Sempre vejo alguém questionando sobre a falta de leitura das pessoas jovens. Dizendo que só querem saber de redes sociais. Será? Há cinco anos observo o crescimento da literatura LGBTQIAP+ jovem nacional e internacionalmente. Hoje temos pessoas nossas publicadas em grandes editoras e sendo traduzidas para fora do país. Vivemos um momento de jovens leitores. Lotando grandes eventos literários. Esgotando senhas para ver seus escritores favoritos. É nesse momento da vida em que temos mais força para tentar reverter os equívocos do passado e aí entra o poder da literatura. Através dela podemos dialogar através de histórias que contribuem para uma formação de seres melhores.
Enxergar-nos nas histórias, perceber que somos pertencentes, compreender que somos protagonistas em narrativas que vão além das nossas vidas é engrandecedor. É o sentimento de existir. É potencializar vozes e notar que o quanto antes nos sentirmos incluídos, menor a nossa dor de ser quem somos. Menos serão os dedos apontados. Maior será o carinho que passamos a ter por nós mesmos e por quem está conosco.
A literatura LGBTQIAP+ para jovens nunca é somente para jovens LGBTQIAP+, afinal eu cresci lendo Pedro Bandeira, Marcia Kupstas e tantas pessoas que são aclamadas na literatura clássica protagonizada por personagens heterossexuais-cis e continuo gay. O que acontece é que vivemos numa sociedade que ainda acredita que consumir algo que foge do padrão se tornará por conta disso. Chega a ser absurdo. Hoje temos livros publicados por pessoas hetero-aliadas como Thalita Rebouças escrevendo história protagonizada por pessoas LGBTQIAP+, por exemplo. A literatura LGBTQIAP+ é para quem gosta de ler. É para que se divirta, sofra, chore, ria, aprenda, compartilhe, se identifique e compreenda que o problema nunca está em quem nasce sendo da comunidade, mas sim em pessoas LGBTfóbicas que se acham no direito de ter que aceitar alguém por ser quem é.

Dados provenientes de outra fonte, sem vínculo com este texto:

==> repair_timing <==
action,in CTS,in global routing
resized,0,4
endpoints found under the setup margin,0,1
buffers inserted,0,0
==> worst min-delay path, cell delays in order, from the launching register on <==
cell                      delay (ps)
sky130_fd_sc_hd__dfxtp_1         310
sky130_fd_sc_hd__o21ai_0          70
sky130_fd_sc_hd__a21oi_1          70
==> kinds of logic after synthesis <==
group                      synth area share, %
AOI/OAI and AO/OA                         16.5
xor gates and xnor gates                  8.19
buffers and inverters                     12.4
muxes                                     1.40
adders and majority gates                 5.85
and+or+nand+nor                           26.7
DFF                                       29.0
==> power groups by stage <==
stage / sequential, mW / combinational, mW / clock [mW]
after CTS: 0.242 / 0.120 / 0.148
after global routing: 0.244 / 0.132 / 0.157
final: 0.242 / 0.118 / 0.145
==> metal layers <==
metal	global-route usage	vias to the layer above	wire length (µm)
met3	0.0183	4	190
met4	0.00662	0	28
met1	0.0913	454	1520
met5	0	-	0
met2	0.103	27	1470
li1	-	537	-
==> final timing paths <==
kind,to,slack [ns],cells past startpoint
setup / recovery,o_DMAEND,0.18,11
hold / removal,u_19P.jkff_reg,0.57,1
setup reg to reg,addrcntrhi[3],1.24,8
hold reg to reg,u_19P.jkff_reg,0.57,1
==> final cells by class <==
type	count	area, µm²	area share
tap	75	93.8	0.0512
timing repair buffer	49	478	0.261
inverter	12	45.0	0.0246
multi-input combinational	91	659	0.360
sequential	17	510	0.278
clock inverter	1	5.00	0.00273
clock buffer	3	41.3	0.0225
==> flow/design.v <==
module Sega_315_5011 (
    input   wire            i_MCLK,
    input   wire            i_CLK5MNCEN,  
    input   wire    [7:0]   i_V,
    input   wire    [15:0]  i_RO_DI,
    output  wire    [15:0]  o_RO_DO,
    output  wire            o_RO_DO_OE,
    input   wire            i_CWEN,
    input   wire            i_VCUL_n,
    input   wire            i_DELTAX_n,
    input   wire            i_ALULO_n,
    input   wire            i_ONTRF,
    output  wire            o_VEN_n,
    output  wire            o_SWAP
);
wire    [7:0]   lomux, himux;
wire    [8:0]   loadder, hiadder;
reg     [7:0]   locntr, hicntr;
assign  o_RO_DO = {hicntr, locntr};
assign  lomux = i_DELTAX_n ? (i_VCUL_n ? locntr : ~i_V) : 8'h00;
assign  himux = i_DELTAX_n ? (i_VCUL_n ? hicntr : ~i_V) : 8'h00;
assign  loadder = lomux + i_RO_DI[7:0];
assign  hiadder = himux + i_RO_DI[15:8] + loadder[8];
wire    [15:0]  adder = {hiadder[7:0], loadder[7:0]};
always @(posedge i_MCLK) if(i_CLK5MNCEN) begin
    if(!i_ALULO_n) {hicntr, locntr} <= adder;
    else begin
        if(i_CWEN) begin
            if(~hicntr[7]) begin
                {hicntr, locntr} <= {hicntr, locntr} + 16'd1;  
            end
            else begin
                {hicntr, locntr} <= {hicntr, locntr} - 16'd1;  
            end
        end
    end
end
assign  o_RO_DO_OE = i_ONTRF;
assign  o_SWAP = hicntr[7] ^ ~i_CWEN;
assign  o_VEN_n = ~(hiadder[8] & ~loadder[8] & ~i_VCUL_n);
endmodule
==> flow/run.sh <==
#!/bin/bash
# OpenROAD 26Q1-2900-gdf79404cd8, Yosys 0.63+post, stock flow scripts
make -C /OpenROAD-flow-scripts/flow DESIGN_CONFIG=/design/flow/config.mk WORK_HOME=/design/flow/orfs finish
==> flow/config.mk <==
export PLATFORM = sky130hd
export DESIGN_NAME = Sega_315_5011
export DESIGN_NICKNAME = Sega_315_5011
export VERILOG_FILES = /design/flow/design.v
export SDC_FILE = /design/flow/constraint.sdc
export NUM_CORES = 4
export LEC_CHECK = 1
export CORE_UTILIZATION = 40
==> flow/constraint.sdc <==
current_design Sega_315_5011

set clk_period 12.2
set clk_io_pct 0.2

create_clock -name clk0 -period $clk_period [get_ports {i_MCLK}]

set non_clock_inputs [all_inputs -no_clocks]
set_input_delay [expr $clk_period * $clk_io_pct] -clock clk0 $non_clock_inputs
set_output_delay [expr $clk_period * $clk_io_pct] -clock clk0 [all_outputs]
==> flow_results.xml <==
<?xml version="1.0" encoding="UTF-8"?>
<metrics>
  <group name="status">
    <metric name="outcome" unit="">completed</metric>
  </group>
  <group name="drt">
    <metric name="drt.antenna.violating_nets" unit="">0</metric>
    <metric name="diodes" unit="">0</metric>
    <metric name="route.detailed.wl_per_inst" unit="um">14.5</metric>
    <metric name="drt_iter0_markers" unit="">209</metric>
    <metric name="dr_total_vias" unit="">1916</metric>
    <metric name="drc" unit="">0</metric>
    <metric name="number_of_vias_per_cell" unit="">5.31</metric>
    <metric name="route.final.wire_length" unit="mm">5.24</metric>
    <metric name="drt_first_pass_iters" unit="">4</metric>
  </group>
  <group name="setup_path">
    <metric name="cp_cell_sequence" unit="">clkdlybuf4s50_1, nor2_1, a21oi_1, nor2b_1, ha_1, fa_1, a21o_1, a21oi_1, o211ai_1, o31ai_1, fa_1, fa_1, nand2b_1, a21oi_1, nor3_1, nor2_1, o311ai_1, clkdlybuf4s50_1</metric>
    <metric name="path_max_fanout" unit="">25</metric>
    <metric name="worstSetupEndpointType" unit="">output pin</metric>
    <metric name="timing.setup.critical_path_class" unit="">in -&gt; out</metric>
    <metric name="cp_top_family" unit="">AND-OR/OR-AND gates</metric>
    <metric name="crit_path_max_incr_delay" unit="ps">950</metric>
    <metric name="regToRegEndpoint" unit="">hicntr[7]</metric>
    <metric name="timing.critical_path.from_type" unit="">input port</metric>
    <metric name="worst_ep_required_time" unit="ps">9760</metric>
    <metric name="r2r_start" unit="">locntr[0]</metric>
    <metric name="number_of_buffer_and_inverter_instances_along_the_worst_setup_path" unit="">2</metric>
    <metric name="cell_at_the_slowest_stage_of_the_critical_path" unit="">sky130_fd_sc_hd__clkdlybuf4s50_1</metric>
    <metric name="reg2regPathDepth" unit="">14</metric>
    <metric name="crit_arrival" unit="ps">7150</metric>
    <metric name="setup.reg_to_reg.worst_slack" unit="ps">8200</metric>
  </group>
  <group name="global_routing">
    <metric name="wire_length_of_the_first_global_routing_pass" unit="mm">8.85</metric>
    <metric name="overflow" unit="">0</metric>
    <metric name="grtUsageMet1" unit="%">37.3</metric>
    <metric name="number_of_antenna_violations_at_the_first_check_in_global_routing" unit="">0</metric>
    <metric name="grt_util_all_layers" unit="%">21.6</metric>
    <metric name="grt_util_met2" unit="%">31.1</metric>
    <metric name="busiest_layer" unit="">met1</metric>
    <metric name="grt_pass1_vias" unit="">1861</metric>
    <metric name="pin_count_of_the_biggest_net_entering_global_routing" unit="">28</metric>
    <metric name="grtUsageMet3" unit="%">1.39</metric>
  </group>
  <group name="power">
    <metric name="p_sw" unit="mW">0.0705</metric>
    <metric name="power.density" unit="nW/um^2">80.8</metric>
    <metric name="cellInternalPower" unit="mW">0.139</metric>
    <metric name="pwr-share-seq" unit="%">39.4</metric>
    <metric name="power.clock.fraction" unit="%">18.8</metric>
    <metric name="total_power" unit="mW">0.210</metric>
    <metric name="ir_drop" unit="mV">0.0310</metric>
    <metric name="leakage" unit="nW">0.998</metric>
    <metric name="power.share.switching" unit="%">33.6</metric>
    <metric name="share_comb_of_total_power" unit="%">41.8</metric>
  </group>
  <group name="logic_synthesis">
    <metric name="ys_top_cells_by_count" unit="">sky130_fd_sc_hd__a21oi_1 (29), sky130_fd_sc_hd__nor2_1 (18), sky130_fd_sc_hd__ha_1 (17), sky130_fd_sc_hd__inv_1 (17), sky130_fd_sc_hd__edfxtp_1 (16)</metric>
    <metric name="chip_area_from_the_yosys_synthesis_statistics" unit="sq um">2060</metric>
    <metric name="synth_cell_type_count" unit="">52</metric>
    <metric name="syn-cell-area" unit="sq um">2060</metric>
    <metric name="most_area_hungry_cell_type_in_the_yosys_netlist" unit="">sky130_fd_sc_hd__edfxtp_1</metric>
    <metric name="numSynthFlops" unit="">16</metric>
    <metric name="synthCells" unit="">256</metric>
    <metric name="synth-main-ff-cell" unit="">sky130_fd_sc_hd__edfxtp_1</metric>
    <metric name="post_synth.cell_area_avg" unit="sq um">8.04</metric>
    <metric name="netlist_top_cells_area" unit="">sky130_fd_sc_hd__edfxtp_1 (23%), sky130_fd_sc_hd__ha_1 (10%), sky130_fd_sc_hd__a21oi_1 (7.1%), sky130_fd_sc_hd__xnor2_1 (6.0%), sky130_fd_sc_hd__nor2b_1 (3.6%)</metric>
    <metric name="synth_largest_type_area_fraction" unit="%">23.4</metric>
    <metric name="edf_count" unit="">16</metric>
    <metric name="yosysSeqAreaShare" unit="%">23.4</metric>
    <metric name="synth-warning-count" unit="">1</metric>
    <metric name="synthArstFlopShare" unit="%">0</metric>
    <metric name="synth_dominant_cell_count" unit="">sky130_fd_sc_hd__a21oi_1</metric>
    <metric name="cells_in_synth_stat_txt" unit="">256</metric>
  </group>
  <group name="floorplanning">
    <metric name="io_pins" unit="">50</metric>
    <metric name="core" unit="sq um">4850</metric>
    <metric name="chipWidth" unit="um">73.7</metric>
    <metric name="row_count" unit="">25</metric>
    <metric name="chip_area" unit="sq um">5430</metric>
    <metric name="chipHeight" unit="um">73.7</metric>
    <metric name="initial_utilization" unit="%">42.4</metric>
  </group>
  <group name="min_path">
    <metric name="hold_depth" unit="">2</metric>
    <metric name="hold_class" unit="">reg -&gt; reg</metric>
    <metric name="hold_crit_start" unit="">locntr[5]</metric>
    <metric name="hold_end" unit="">locntr[5]</metric>
  </group>
  <group name="sta">
    <metric name="worst_pin_slew" unit="ps">746</metric>
    <metric name="fmax" unit="MHz">104</metric>
    <metric name="hold_violations" unit="">0</metric>
    <metric name="setup-violations-final" unit="">0</metric>
    <metric name="rsz_0062_raised_after_global_routing" unit="">no</metric>
    <metric name="slew_violations" unit="">0</metric>
    <metric name="fin_worst_skew" unit="ps">3.00</metric>
    <metric name="relSlewSlack" unit="%">50.1</metric>
    <metric name="final_period_minus_worst_setup_slack" unit="ps">9590</metric>
    <metric name="fin_setup_tns" unit="ps">0</metric>
    <metric name="layout_worst_path_cycle_share" unit="%">78.6</metric>
    <metric name="final.setup.worst_slack" unit="ps">2610</metric>
  </group>
  <group name="cts">
    <metric name="tritoncts" unit="">done</metric>
    <metric name="root_buffer" unit="">sky130_fd_sc_hd__clkbuf_8</metric>
    <metric name="cts.reportedPaths.clkPinSlew" unit="ps">60</metric>
    <metric name="cts-resized-gates" unit="">0</metric>
    <metric name="cts-root-to-sink-buffers" unit="">2</metric>
    <metric name="cts_inserted_buffers" unit="">3</metric>
    <metric name="postCtsSetupRepairBufs" unit="">0</metric>
    <metric name="cts_max_level" unit="">1</metric>
    <metric name="post_cts_hold_buffer_count" unit="">0</metric>
    <metric name="cts_sinks" unit="">16</metric>
    <metric name="clock.latency.late_pin" unit="ps">250</metric>
  </group>
  <group name="cells_and_area">
    <metric name="drive_above_1_share" unit="%">3.74</metric>
    <metric name="flow.area_growth_from_synthesis" unit="%">26.2</metric>
    <metric name="design_area" unit="sq um">2590</metric>
    <metric name="finalCoreUtilization" unit="%">53.5</metric>
  </group>
  <group name="place">
    <metric name="place_hpwl" unit="mm">4.19</metric>
    <metric name="dpl_cell_area" unit="sq um">2550</metric>
    <metric name="number_of_buffers_added_on_ports" unit="">47</metric>
    <metric name="pre_cts_slack" unit="ps">2610</metric>
    <metric name="gp_congestion" unit="">0.901</metric>
  </group>
  <group name="job">
    <metric name="timing.max_cap.violations" unit="">0</metric>
    <metric name="stage_log_warnings" unit="">26</metric>
  </group>
</metrics>
==> placed cells by master, fill, tap and decap left out, drive strengths merged, types with 7 or more instances in the layout <==
| cell | n |
|---|---|
| a21oi | 29 |
| clkdlybuf4s50 | 47 |
| edfxtp | 16 |
| ha | 17 |
| inv | 18 |
| nand2 | 13 |
| nor2 | 18 |
| nor2b | 12 |
| nor3 | 12 |
| o21ai | 19 |
| xnor2 | 14 |
| xor2 | 7 |
==> worst max-delay path by stage <==
stage	startpoint	slack, ps	cells after the start	to
6_report	i_VCUL_n	2610	18	o_VEN_n
4_1_cts	i_VCUL_n	2590	18	o_VEN_n
5_1_grt	i_VCUL_n	2170	18	o_VEN_n
==> cell families after synthesis <==
| group | share of synthesized area [%] |
|---|---|
| multiplexers | 2.98 |
| XOR/XNOR | 8.94 |
| adder cells (fa/ha/maj) | 13.3 |
| AND/OR/NAND/NOR | 22.9 |
| AND-OR/OR-AND | 21.8 |
| flip-flops | 23.4 |
| buffers and inverters | 6.81 |
==> registers in the layout, indices dropped and copies added, names as in the netlist <==
register,cells
hicntr,8
locntr,8
==> metrics by stage <==
step,instances,hold WS (ps)
5_1_grt,361,817
6_report,361,802
2_1_floorplan,256,678
4_1_cts,361,804
3_5_place_dp,358,787
3_3_place_gp,358,775
==> final cells by class <==
cell class,count,area (sq um)
fill,501,2250
inverter,18,67.6
timing repair buffer,49,485
clock buffer,3,41.3
sequential,16,480
multi-input combinational,208,1440
tap,67,83.8
==> tightest hold or removal path: cells and delay by family (launching register included) <==
family | cells | cell delay, ps
mux | 1 | 120
flops | 1 | 460
xor+xnor | 1 | 110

A literatura é feita por pessoas e as pessoas são diversas por existirem. Através da literatura podemos conhecer e vivenciar histórias em sua diversidade podendo assim olhar para o lado com mais cuidado, zelo, carinho e amor. Já pensou um mundo com menos dor, violência, intolerância, preconceito ou discriminação? Somos capazes disso. Basta ensinar à nossa juventude que pode e deve se amar por ser quem é e a literatura é a nossa aliada para contar e fazer essa história o quanto antes.